# Dataset
File: config.mk
export PLATFORM = sky130hd
export DESIGN_NAME = icache_lookup
export DESIGN_NICKNAME = d
export VERILOG_FILES = /design/src/logic/icache_pkg.sv /design/src/logic/icache_lookup.sv
export SDC_FILE = /design/constraint.sdc
export NUM_CORES = 1
export LEC_CHECK = 0
export ABC_AREA = 1
export BUFFER_PORTS_ARGS = -buffer_cell sky130_fd_sc_hd__buf_2
export CAP_MARGIN = 25
export CORE_AREA = 2 2 172 174
export DETAILED_ROUTE_END_ITERATION = 10
export DIE_AREA = 0 0 174 176
export GPL_TIMING_DRIVEN = 0
export MAX_ROUTING_LAYER = met4
export PLACE_DENSITY = 0.41
export SYNTH_ARGS = -nofsm -noshare
export SYNTH_HDL_FRONTEND = slang
export SYNTH_SLANG_ARGS = --single-unit
File: constraint.sdc
create_clock -name vclk -period 2.3
set_input_delay 0.345 -clock vclk [all_inputs]
set_output_delay 0.345 -clock vclk [all_outputs]
set_load 0.02 [all_outputs]
File: src/logic/icache_pkg.sv
/* icache shared definitions */
package icache_pkg;

    // geometry
    localparam int NUM_WAYS       = 2;
    localparam int NUM_SETS       = 256;
    localparam int BEATS_PER_LINE = 4;

    typedef logic [31:0]  addr_t;

    // address bits 31..12
    typedef logic [19:0]  tag_t;

    // address bits 11..4
    typedef logic [7:0]   index_t;

    // one bridge beat
    typedef logic [31:0]  word_t;

    // beat k sits at bits 32k+31..32k
    typedef logic [127:0] line_t;

    typedef logic [NUM_WAYS-1:0] way_vec_t;
    typedef logic [1:0]   beat_cnt_t;

    // supported cache operation codes
    typedef enum logic [1:0] {
        cacop_init  = 2'd0,
        cacop_index = 2'd1,
        cacop_hit   = 2'd2
    } cacop_code_t;

endpackage

File: src/logic/icache_lookup.sv
/* icache tag compare */
`timescale 1ns/1ps

module icache_lookup (
    input  icache_pkg::tag_t      req_tag_i,
    input  icache_pkg::tag_t      way0_tag_i,
    input  icache_pkg::tag_t      way1_tag_i,
    input  icache_pkg::way_vec_t  way_valid_i,
    input  icache_pkg::line_t     way0_line_i,
    input  icache_pkg::line_t     way1_line_i,
    output icache_pkg::way_vec_t  hit_way_o,
    output icache_pkg::line_t     hit_line_o
);
    import icache_pkg::*;

    // a way hits only when its stored copy is valid
    assign hit_way_o[0] = way_valid_i[0] && (way0_tag_i == req_tag_i);
    assign hit_way_o[1] = way_valid_i[1] && (way1_tag_i == req_tag_i);

    // and-or select, zero when nothing hits
    assign hit_line_o =
        ({$bits(line_t){hit_way_o[0]}} & way0_line_i) |
        ({$bits(line_t){hit_way_o[1]}} & way1_line_i);

    // refill never installs a tag that another way already holds
    a_hit_onehot: assert final ($isunknown(hit_way_o) || $onehot0(hit_way_o));

endmodule

### Word-level counts from Yosys, hierarchy flattened

Index checks and enable logic that the tools add are counted.

| cells by class | value |
|---|---|
| reduce and logical (&&, ||, !) cells | 2 |
| bitwise gates (word level) | 3 |
| eq/ne operators | 2 |

Operators by type and width:

| operator | number |
|---|---|
| $and 128x128->128 | 2 |
| $or 128x128->128 | 1 |
| $eq 20x20->1 | 2 |
| $logic_and 1x1->1 | 2 |

| storage, ports and cells | value |
|---|---|
| bits in registers | 0 |
| output and inout port bits | 130 |
| input port bits | 318 |
| word-level logic and storage cells | 7 |

### Longest topological paths before layout

Gate-level depths: netlist of the first run.

| logic depth | value |
|---|---|
| depth in word-level cells | 4 |
| depth in mapped cells | 10 |
| depth with buffers taken out | 8 |

### Worst setup path after synthesis of the first run

OpenSTA, ideal clock, no wires.

| path | value |
|---|---|
| kind | in2out |
| start point | input port way0_tag_i[19] |
| end point | output port hit_line_o[100] |
| slack | 0.671 ns |
| data arrival time | 1.284 ns |
| stages | 10 |
| required time | 1.955 ns |
| path buffers | 2 |
| path through | inv_1 nand2_1 nand2_1 nor2_1 nand2_1 nor2_2 buf_6 buf_6 nand4_1 nand2_1 |

| between the ends | value |
|---|---|
| cells in the longest elaborated chain, start to end | 4 |

Ends and longest elaborated chain:

| what | RTL line | RTL |
|---|---|---|
| start: declaration | icache_lookup.sv:6 | `input icache_pkg::tag_t way0_tag_i,` |
| $eq 20x20->1 | icache_lookup.sv:17 | `assign hit_way_o[0] = way_valid_i[0] && (way0_tag_i == req_tag_i);` |
| $logic_and 1x1->1 | icache_lookup.sv:17 |  |
| $and 128x128->128 | icache_lookup.sv:22 | `({$bits(line_t){hit_way_o[0]}} & way0_line_i) \|` |
| $or 128x128->128 | icache_lookup.sv:22 |  |
| end: declaration | icache_lookup.sv:12 | `output icache_pkg::line_t hit_line_o` |

No other way between the ends.

### Worst setup path after layout of the first run

| path | value |
|---|---|
| start point | input port req_tag_i[17] |
| end point | output port hit_line_o[80] |

| between the ends | value |
|---|---|
| cells in the longest elaborated chain, start to end | 4 |
| elaborated cells between the ends (all ways) | 7 |
| those cells by class | eq/ne (2); bitwise (3); reduce/logical (2) |

Ends and longest elaborated chain:

| what | RTL line | RTL |
|---|---|---|
| start: declaration | icache_lookup.sv:5 | `input icache_pkg::tag_t req_tag_i,` |
| $eq 20x20->1, on equally long branches | icache_lookup.sv:17, icache_lookup.sv:18 |  |
| $logic_and 1x1->1, on equally long branches | icache_lookup.sv:17, icache_lookup.sv:18 |  |
| $and 128x128->128, on equally long branches | icache_lookup.sv:22, icache_lookup.sv:23 |  |
| $or 128x128->128 (*) | icache_lookup.sv:22 |  |

Every way passes the cells marked *; elsewhere a longest branch is shown, timed or not.

==> results of run 1 <==
-- final timing paths --
| path | startpoint | endpoint | slack, ns | cells past startpoint |
|---|---|---|---|---|
| max | req_tag_i[17] | hit_line_o[80] | 0.12 | 11 |
| min | way0_line_i[51] | hit_line_o[51] | 1.05 | 4 |
-- critical path, stage by stage --
cell,delay (ns)
buf_2,0.12
nand2_1,0.06
nand2_1,0.05
nor2_1,0.14
nand2_1,0.10
nor2_4,0.20
buf_12,0.17
buf_4,0.18
nand4_1,0.14
nand2_1,0.14
buf_4,0.15
-- cells in the final DEF, fill, tap and decap left out --
cell type / instances
xor2_1: 2
nor2_1: 20
inv_1: 35
o21ai_1: 5
nor2_2: 1
buf_8: 13
o21ai_0: 3
buf_6: 27
nand4_1: 256
xnor2_1: 2
buf_4: 39
nor2_4: 5
buf_2: 449
nand2_1: 218
buf_12: 4
nand3_1: 2
inv_2: 11
and3_1: 2
clkbuf_16: 1
clkinv_1: 2
nand2_2: 2
o211ai_1: 2
-- through the flow --
stage	utilization, %	instances	worst slack (ns)	setup TNS [ns]	area (sq um)
5_1_grt	22.73	1485	-0.01683	-0.08989	6487
3_5_place_dp	22.28	1484	-0.07144	-0.2954	6361
6_report	22.73	1485	0.1208	0	6487
4_1_cts	22.32	1484	0.003629	0	6372
3_3_place_gp	22.28	1484	-0.07488	-0.2438	6361
2_1_floorplan	-	652	0.6714	0	3638
-- power by group --
group	switching, mW	internal [mW]
sequential	0	0
clock	0	0
combinational	0.250	0.274
-- kinds of logic after synthesis --
logic type             Yosys count  share of synthesized area, %
AND/OR/NAND/NOR                506                         70.56
XOR/XNOR                         4                        0.9630
buffers and inverters          132                         26.96
AO/OA/AOI/OAI                   10                         1.513
-- timing repair --
action                     4_1_cts  5_1_grt
buffers inserted                 0        0
hold buffers                     0        0
pin swaps                        0        7
setup endpoints to repair       10       56
gates resized for setup          3       24
cloned                           0        1
-- metal layers --
metal	share of wire (%)	vias to the layer above	track usage, %
met5	0	-	-
li1	-	3259	-
met1	41	2835	17.38
met2	52	315	28.78
met3	5.5	26	1.378
met4	2.1	0	2.556
-- area by class of cell --
| type | count | area, sq um |
|---|---|---|
| inverters | 48 | 180.2 |
| fillers | 3424 | 22060 |
| multi-input cells | 520 | 2683 |
| plain buffers | 84 | 864.6 |
| well taps | 384 | 480.5 |
| repair buffers | 449 | 2280 |
==> results by group, run 1 <==
Die
  • Die area: 0.03062 sq mm
  • IO Pins: 448
  • Die W: 174 microns
  • Initial core utilization: between 10% and 20%
  • Die Span Y: 176 microns
  • Core Region: 0.02855 sq mm
  • Row count: between 60 and 70

Timing
  • Fin crit share: 94.75%
  • Fin. max-slew vios: 0
  • Fin Hold WS: roughly 1.1 ns
  • Worst Tran Pin Value: 0.2696 ns
  • Slew HR: 81.95%
  • Hold Fails Final Rpt: 0
  • Fmax achieved: 458.9 MHz
  • RSZ-0062 raised after global routing: yes
  • Finish-stage setup viols: 0
  • Tmin final: 2.179 ns

Global routing
  • GRT Total Usage: 15.12%
  • Overflow after GRT: 0
  • Initial antenna violation count: 1
  • Pin count of the biggest net entering global routing: 11
  • First-pass GRT wire length: 35.69 mm
  • Vias in the first global route: 6,464

Yosys
  • Post-synth top area share: 44.02%
  • Largest cells by area after synthesis: nand4_1, nand2_1, buf_4
  • Syn Std Cell Area: around 0.0036 sq mm
  • Most common library cells after synthesis: nand4_1, nand2_1, buf_4
  • Seq/Total Area, Yosys: 0%
  • Yosys cell types: 20
  • Synth Warn #: 0
  • Synth Net Count: 970
  • Largest area contributor in the netlist: nand4_1
  • Post-Syn Instances: 652
  • Count leader, synth: nand4_1
  • Avg Cell Area, Syn: 5.581 sq um

Worst setup path
  • CP Launch Type: input pin
  • CP Capture Type: output pin
  • Crit path max fanout: 10
  • WS Path Type: input pin to output pin
  • Worst Path Required: 1.96 ns
  • Arrival time worst endpoint: around 1.8 ns

Power
  • Leakage: 4.085 nW
  • Power density cells: 80.71 mW/mm^2
  • Power, Total: roughly 520 uW
  • VDD IR max: roughly 0.047 mV

Flow run
  • Maxcap violations: 0

Drt
  • Final ANT Viol Nets: 0
  • Initial drt markers: 211
  • Drt via density: about 4.3
  • Final WL: approximately 25 mm
  • First-pass DRT Iterations: 4
  • Vias: about 6,400
  • Avg WL per Cell: 16.65 microns
  • Drt drc: 0

Finish
  • Fin nets: 1,421
  • Reg area: 0 sq um
  • Fraction of layout cells with a size suffix above 1: 50.14%
  • N_diodes: 0
  • Seq cells: 0
  • Synthesis-to-layout area growth: 78.30%
  • Clk_buf instances: 0

Place
  • Port buffer count: 448
  • Post-DP HPWL: 21.04 mm
  • Routability Congestion: ~0.89

Min path
  • Min-Delay Path Class: input pin to output pin

Outcome
  • Status: complete, no violations
Note: power is estimated with default switching activity, not from simulation.
==> run 2: changes to the inputs <==
Clock period 2.3 ns to 2.68 ns, I/O delays scaled along.
==> run 2 against run 1 <==
Against the previous run:
- clock-buffer cell count unchanged
- worst setup slack gained 0.15 ns
- flip-flop and latch count unchanged
==> results by group, run 2 (synthesis gave the netlist of run 1 again) <==
Power
  • VDD IR max: 0.04061 mV (was 0.04733 mV)
  • Power density cells: 69.64 mW/mm^2 (was 80.71 mW/mm^2)
  • Power, Total: 443.0 uW (was 523.6 uW)
  • Leakage: 4.061 nW (was 4.085 nW)

Timing
  • Hold Fails Final Rpt: 0 (unchanged)
  • Slew HR: 81.95% (unchanged)
  • RSZ-0062 raised after global routing: no (was yes)
  • Worst Tran Pin Value: 0.2696 ns (unchanged)
  • Setup_tns: 0 ns (unchanged)
  • Fin crit share: 90.00%
  • Fin. max-slew vios: 0 (unchanged)
  • Tmin final: 2.412 ns
  • Fmax achieved: 414.6 MHz
  • Finish-stage setup viols: 0 (unchanged)

Drt
  • Drt via density: 4.338 (was 4.333)
  • Final WL: 24.59 mm (was 24.72 mm)
  • Drt drc: 0 (unchanged)
  • First-pass DRT Iterations: 7 (was 4)
  • Avg WL per Cell: 16.57 microns (was 16.65 microns)
  • Initial drt markers: 213 (was 211)
  • Final ANT Viol Nets: 0 (unchanged)
  • Vias: 6,437 (was 6,435)

Finish
  • Fraction of layout cells with a size suffix above 1: 49.91% (was 50.14%)
  • Most frequent cells in the layout: buf_2, nand4_1, nand2_1 (unchanged)
  • Design area: 0.006361 sq mm (was 0.006487 sq mm)
  • Seq cells: 0 (unchanged)
  • Non-Filler Instances: 1,484 (was 1,485)
  • N_diodes: 0 (unchanged)
  • Reg area: 0 sq um (unchanged)
  • Fin nets: 1,420 (was 1,421)
  • Clk_buf instances: 0 (unchanged)
  • # fillers: 3,437 (was 3,424)
  • Fin util: 22.28% (was 22.73%)
  • Commonest non-fill, non-tap cell in the layout: buf_2 (unchanged)
  • Synthesis-to-layout area growth: 74.83% (was 78.30%)

Global routing
  • Overflow after GRT: 0 (unchanged)
  • First-pass GRT wire length: 35.71 mm (was 35.69 mm)
  • GRT Total Usage: 15.12% (about the same)
  • Initial antenna violation count: 1 (unchanged)
  • Pin count of the biggest net entering global routing: 11 (unchanged)
  • Vias in the first global route: 6,459 (was 6,464)

Worst setup path
  • WS Path Type: input pin to output pin (unchanged)
  • CP Launch Type: input pin (unchanged)
  • CP Capture Type: output pin (unchanged)
  • Worst Path Required: 2.28 ns (was 1.96 ns)
  • CP cell instances: buf_2 -> nand2_1 -> nand2_1 -> nor2_1 -> nand2_1 -> nor2_2 -> buf_4 -> buf_4 -> nand4_1 -> nand2_1 -> buf_2 (was buf_2 -> nand2_1 -> nand2_1 -> nor2_1 -> nand2_1 -> nor2_4 -> buf_12 -> buf_4 -> nand4_1 -> nand2_1 -> buf_4)
  • Crit path max fanout: 10 (unchanged)
  • Arrival time worst endpoint: 2.01 ns (was 1.83 ns)
  • Crit path largest cell delay: 0.28 ns (was 0.20 ns)
  • Worst path slowest cell: buf_4 (was nor2_4)
  • Worst path top cell family by delay: buffers and inverters (was simple AND/OR/NAND/NOR gates)
  • Critical Path Most Common Cell: nand2_1 (unchanged)
  • Buf/Inv on CP: 4 (unchanged)

Place
  • Routability Congestion: 0.8911 (unchanged)
  • Placed inst area: 0.006361 sq mm (unchanged)
  • Port buffer count: 448 (unchanged)
  • Dpl cells: 1,484 (unchanged)
  • Post-DP HPWL: 21.04 mm (unchanged)

Die
  • Die W: 174 microns (unchanged)
  • Initial core utilization: 12.75% (unchanged)
  • Die Span Y: 176 microns (unchanged)
  • Row count: 62 (unchanged)
  • IO Pins: 448 (unchanged)
  • Core Region: 0.02855 sq mm (unchanged)
  • Die area: 0.03062 sq mm (unchanged)

CTS
  • Post CTS Setup Buffer Count: 0 (unchanged)
  • CTS Hold Bufs: 0 (unchanged)
  • Post-CTS Resized: 0 (was 3)

Min path
  • Min-Delay Path Class: input pin to output pin (unchanged)

Outcome
  • Status: complete, no violations (unchanged)

Flow run
  • Maxcap violations: 0 (unchanged)
-- run 2: cell types whose count changed in the layout (fill, tap and decap cells not counted), sizes merged --
cell	delta
clkbuf	-1
-- run 2: worst paths after layout --
| kind | slack, ns | start | end | cells past startpoint |
|---|---|---|---|---|
| worst max-delay path | 0.27 | req_tag_i[17] | hit_line_o[98] | 11 |
| worst min-delay path | 1.16 | way1_line_i[2] | hit_line_o[2] | 4 |
-- run 2: power breakdown --
part	internal (mW)	total [mW]	switching, mW
Combinational	0.232	0.443	0.211
Sequential	0	0	0
Clock	0	0	0
-- run 2: area by class of cell --
type,count,area [sq um],share of cell area (%)
Buffer,84,800.8,12.59
Inverter,48,180.2,2.832
Multi-Input combinational cell,520,2658,41.78
Tap cell,384,480.5,7.553
Timing Repair Buffer,448,2242,35.25
-- run 2: stage by stage --
stage	setup WS, ns	hold WS, ns
global placement	0.1911	1.162
detailed placement	0.1946	1.163
floorplan	0.9374	0.9994
finish	0.2680	1.164
global route	0.09800	1.177
CTS	0.1932	1.165
-- run 2: per-layer routing --
metal  vias up  global-route usage (%)  part of all wire [%]
li1       3263                       -                     -
met1      2818                   17.41                    40
met2       330                   28.77                    52
met3        26                   1.378                   6.4
met4         0                   2.556                   2.1
met5         -                       -                     0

# Task requirements
Lines in the data that hold "complete" must be located and copied.

# Solution to this exercise
  • Status: complete, no violations
  • Status: complete, no violations (unchanged)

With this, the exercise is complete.